Si badi bene, tuttavia, che la Cassazione non ha emesso una sentenza generalizzata ma ha specificato che il coltello a scatto, per essere definito “licenziabile”, non deve possedere le caratteristiche tipiche di un pugnale o di uno stiletto e, segnatamente, la presenza di una punta acuta e di una lama a due tagli.

Ciò detto, se così stanno le cose (e se, dunque, il coltello è stato bloccato in ragione del fatto che sarebbe un’arma non assoggettabile a licenza), poco cambia il precedente della Cassazione.
La Dogana, di certo, non si prenderà il rischio di non denunciare per il sol fatto che la giurisprudenza sembra essersi attestata su un’opinione che non deporrebbe per la rilevanza penale del fatto considerato nello specifico.
Non si tratta di un accanimento ma, semplicemente, dell’adempimento di un obbligo di legge (quello di denuncia) per i pubblici ufficiali.
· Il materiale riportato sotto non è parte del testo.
**src/rtl/core/crc16x_pkg.sv**
```systemverilog
package crc16x_pkg;

  localparam int unsigned CFG_IDX_W = 2;
  localparam int unsigned CFG_DATA_W = 8;

  localparam logic [CFG_IDX_W-1:0] REG_PROTOCOL_TYPE = 2'd0;
  localparam logic [CFG_IDX_W-1:0] REG_NETWORK_TYPE  = 2'd1;

  localparam logic [7:0] PROTOCOL_TYPE_RST = 8'h02;
  localparam logic [7:0] NETWORK_TYPE_RST  = 8'h01;

  localparam logic [15:0] CRC_POLY = 16'h1021;
  localparam logic [15:0] CRC_INIT = 16'h0000;
  localparam logic [15:0] CRC_MSB  = 16'h8000;

  localparam logic [7:0] DELIM_CHAR     = 8'h21;
  localparam logic [7:0] HEX_DIGIT_BASE = 8'd48;
  localparam logic [7:0] HEX_ALPHA_BASE = 8'd55;

  typedef struct packed {
    logic [7:0] payload_byte;
    logic       last_byte;
  } in_word_t;

  typedef struct packed {
    logic [7:0] out_char;
    logic       frame_end;
    logic       run_last;
  } out_word_t;

  typedef struct packed {
    logic [7:0] protocol_type;
    logic [7:0] network_type;
  } cfg_regs_t;

  // character slots of a frame, in emission order
  typedef enum logic [3:0] {
    SL_DELIM,
    SL_PT_HI,
    SL_PT_LO,
    SL_NT_HI,
    SL_NT_LO,
    SL_PL_HI,
    SL_PL_LO,
    SL_CL_HI,
    SL_CL_LO,
    SL_CH_HI,
    SL_CH_LO,
    SL_END
  } slot_t;

  function automatic logic [7:0] hex_char(input logic [3:0] nib);
    logic [7:0] wide;
    wide = {4'h0, nib};
    return (nib < 4'd10) ? (wide + HEX_DIGIT_BASE) : (wide + HEX_ALPHA_BASE);
  endfunction

  // CRC-16, poly 0x1021, MSB first, one byte
  function automatic logic [15:0] crc_feed(input logic [15:0] crc_in,
                                           input logic [7:0] b);
    logic [15:0] crc;
    logic [15:0] data;
    logic [15:0] mix;
    crc  = crc_in;
    data = {b, 8'h00};
    for (int i = 0; i < 8; i++) begin
      mix = crc ^ data;
      crc = {crc[14:0], 1'b0};
      if ((mix & CRC_MSB) != 16'h0000) begin
        crc = crc ^ CRC_POLY;
      end
      data = {data[14:0], 1'b0};
    end
    return crc;
  endfunction

endpackage

```
**src/rtl/core/crc16x_cfg.sv**
```systemverilog
module crc16x_cfg (
  input  logic                             clk,
  input  logic                             rst,
  input  logic                             cfg_we,
  input  logic [crc16x_pkg::CFG_IDX_W-1:0] cfg_index,
  input  logic [crc16x_pkg::CFG_DATA_W-1:0] cfg_data,
  output crc16x_pkg::cfg_regs_t            regs
);
  import crc16x_pkg::*;

  cfg_regs_t cfg_q;

  always_ff @(posedge clk) begin
    if (rst) begin
      cfg_q.protocol_type <= PROTOCOL_TYPE_RST;
      cfg_q.network_type  <= NETWORK_TYPE_RST;
    end else if (cfg_we) begin
      case (cfg_index)
        REG_PROTOCOL_TYPE: cfg_q.protocol_type <= cfg_data;
        REG_NETWORK_TYPE:  cfg_q.network_type  <= cfg_data;
        default: ;
      endcase
    end
  end

  assign regs = cfg_q;

endmodule

```
**src/rtl/core/crc16x_seq.sv**
```systemverilog
module crc16x_seq (
  input  logic                   clk,
  input  logic                   rst,
  input  crc16x_pkg::cfg_regs_t  regs,
  input  logic                   item_valid,
  output logic                   item_ready,
  input  crc16x_pkg::in_word_t   item,
  input  logic                   out_free,
  output logic                   issue,
  output crc16x_pkg::out_word_t  sym_next
);
  import crc16x_pkg::*;

  logic        cur_valid;
  logic [7:0]  cur_byte;
  logic        cur_last;
  slot_t       slot;
  slot_t       slot_next;
  slot_t       start_slot;
  logic        inside_frame;
  logic [15:0] crc;
  logic [15:0] crc_next;
  logic        finishing;
  logic        take;
  logic        open_after;

  assign issue      = cur_valid && out_free;
  assign finishing  = issue && ((slot == SL_PL_LO && !cur_last) || slot == SL_END);
  assign item_ready = !cur_valid || finishing;
  assign take       = item_valid && item_ready;

  // frame state as it stands after this edge, for a word taken now
  assign open_after = inside_frame && !(finishing && slot == SL_END);
  assign start_slot = open_after ? SL_PL_HI : SL_DELIM;

  always_comb begin
    slot_next = slot_t'(slot + 4'd1);
    crc_next  = crc;
    sym_next  = '0;
    sym_next.run_last = finishing;
    case (slot)
      SL_DELIM: begin
        sym_next.out_char = DELIM_CHAR;
        crc_next = CRC_INIT;
      end
      SL_PT_HI: sym_next.out_char = hex_char(regs.protocol_type[7:4]);
      SL_PT_LO: begin
        sym_next.out_char = hex_char(regs.protocol_type[3:0]);
        crc_next = crc_feed(crc, regs.protocol_type);
      end
      SL_NT_HI: sym_next.out_char = hex_char(regs.network_type[7:4]);
      SL_NT_LO: begin
        sym_next.out_char = hex_char(regs.network_type[3:0]);
        crc_next = crc_feed(crc, regs.network_type);
      end
      SL_PL_HI: sym_next.out_char = hex_char(cur_byte[7:4]);
      SL_PL_LO: begin
        sym_next.out_char = hex_char(cur_byte[3:0]);
        crc_next = crc_feed(crc, cur_byte);
      end
      SL_CL_HI: sym_next.out_char = hex_char(crc[7:4]);
      SL_CL_LO: sym_next.out_char = hex_char(crc[3:0]);
      SL_CH_HI: sym_next.out_char = hex_char(crc[15:12]);
      SL_CH_LO: sym_next.out_char = hex_char(crc[11:8]);
      SL_END: begin
        sym_next.out_char  = DELIM_CHAR;
        sym_next.frame_end = 1'b1;
        crc_next = CRC_INIT;
      end
      default: begin
        sym_next.out_char = DELIM_CHAR;
      end
    endcase
  end

  always_ff @(posedge clk) begin
    if (rst) begin
      cur_valid    <= 1'b0;
      inside_frame <= 1'b0;
      crc          <= CRC_INIT;
    end else begin
      if (take) begin
        cur_valid <= 1'b1;
      end else if (finishing) begin
        cur_valid <= 1'b0;
      end
      if (issue) begin
        crc <= crc_next;
        if (slot == SL_DELIM) begin
          inside_frame <= 1'b1;
        end else if (slot == SL_END) begin
          inside_frame <= 1'b0;
        end
      end
    end
  end

  always_ff @(posedge clk) begin
    if (take) begin
      cur_byte <= item.payload_byte;
      cur_last <= item.last_byte;
      slot     <= start_slot;
    end else if (issue) begin
      slot <= slot_next;
    end
  end

  a_crc_clear_outside: assert property (@(posedge clk) disable iff (rst)
    !inside_frame |-> crc == CRC_INIT)
    else $error("crc not cleared outside a frame");

  a_delim_only_closed: assert property (@(posedge clk) disable iff (rst)
    (cur_valid && slot == SL_DELIM) |-> !inside_frame)
    else $error("opening delimiter inside an open frame");

  a_end_closes: assert property (@(posedge clk) disable iff (rst)
    (issue && slot == SL_END) |=> !inside_frame)
    else $error("frame still open after closing delimiter");

  a_finish_slot: assert property (@(posedge clk) disable iff (rst)
    finishing |-> ((slot == SL_PL_LO && !cur_last) || slot == SL_END))
    else $error("word finished at a wrong slot");

endmodule

```
**src/rtl/core/crc16x_out.sv**
```systemverilog
module crc16x_out (
  input  logic                  clk,
  input  logic                  rst,
  input  logic                  issue,
  input  crc16x_pkg::out_word_t sym_next,
  output logic                  out_free,
  output logic                  sym_valid,
  input  logic                  sym_ready,
  output crc16x_pkg::out_word_t sym
);
  import crc16x_pkg::*;

  logic      valid_q;
  out_word_t word_q;

  assign out_free  = !valid_q || sym_ready;
  assign sym_valid = valid_q;
  assign sym       = word_q;

  always_ff @(posedge clk) begin
    if (rst) begin
      valid_q <= 1'b0;
    end else if (out_free) begin
      valid_q <= issue;
    end
  end

  always_ff @(posedge clk) begin
    if (issue && out_free) begin
      word_q <= sym_next;
    end
  end

endmodule

```
**src/rtl/core/crc16_hex_ascii_frame_encoder.sv**
```systemverilog
// Frame encoder: raw bytes in, ASCII hex frame out.
// item channel: one payload byte per word, last_byte marks the end of a frame.
// sym channel: one ASCII character per word; frame_end flags the closing '!',
// run_last flags the final character caused by an input word.
// A frame reads "!", protocol and network type as hex, payload as hex, then
// the CRC-16 (0x1021, zero preset) low byte then high byte as hex, then "!".
// Config: cfg_we writes cfg_data into register cfg_index (0 protocol type,
// 1 network type); other indexes are ignored. Write only while idle.
// Path: an accepted word is held in the sequencer, which issues its characters
// into the output register that drives sym.
// Throughput: one character per cycle from the output register while sym_ready
// is high; a word inside a frame gives 2 characters, a frame-opening or
// frame-closing word 7, and a single-byte frame 12. The next word is taken in
// the cycle the current one issues its final character.
// Reset: no frame open, CRC zero, types 2 and 1, both channels empty.
// Stall: while sym_ready is low a full output register holds its word, the
// sequencer stops, and item_ready drops once a word is waiting.
module crc16_hex_ascii_frame_encoder (
  input  logic                              clk,
  input  logic                              rst,
  input  logic                              cfg_we,
  input  logic [crc16x_pkg::CFG_IDX_W-1:0]  cfg_index,
  input  logic [crc16x_pkg::CFG_DATA_W-1:0] cfg_data,
  input  logic                              item_valid,
  output logic                              item_ready,
  input  crc16x_pkg::in_word_t              item,
  output logic                              sym_valid,
  input  logic                              sym_ready,
  output crc16x_pkg::out_word_t             sym
);
  import crc16x_pkg::*;

  cfg_regs_t regs;
  out_word_t sym_next;
  logic      issue;
  logic      out_free;

  crc16x_cfg u_cfg (
    .clk       (clk),
    .rst       (rst),
    .cfg_we    (cfg_we),
    .cfg_index (cfg_index),
    .cfg_data  (cfg_data),
    .regs      (regs)
  );

  crc16x_seq u_seq (
    .clk        (clk),
    .rst        (rst),
    .regs       (regs),
    .item_valid (item_valid),
    .item_ready (item_ready),
    .item       (item),
    .out_free   (out_free),
    .issue      (issue),
    .sym_next   (sym_next)
  );

  crc16x_out u_out (
    .clk       (clk),
    .rst       (rst),
    .issue     (issue),
    .sym_next  (sym_next),
    .out_free  (out_free),
    .sym_valid (sym_valid),
    .sym_ready (sym_ready),
    .sym       (sym)
  );

endmodule

```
Starà poi all’ azienda produttrice, nell’ipotetico processo che deriverà dalla denuncia, chiarire i fatti e, magari, insistere proprio sul mutamento di indirizzo giurisprudenziale, previa dimostrazione che il coltello prodotto non è tra quelli emarginati dalla Suprema Corte per cui non è possibile ottenere licenza.

Per quanto riguarda le contestazioni in concreto, è difficile fare supposizioni specifiche senza informazioni più accurate sul fatto, anche in considerazione dell’estrema stratificazione normativa in tema di armi e contrabbando.
Di sicuro, però, potrebbe venire in rilievo la fattispecie di cui all’art. 695 c.p.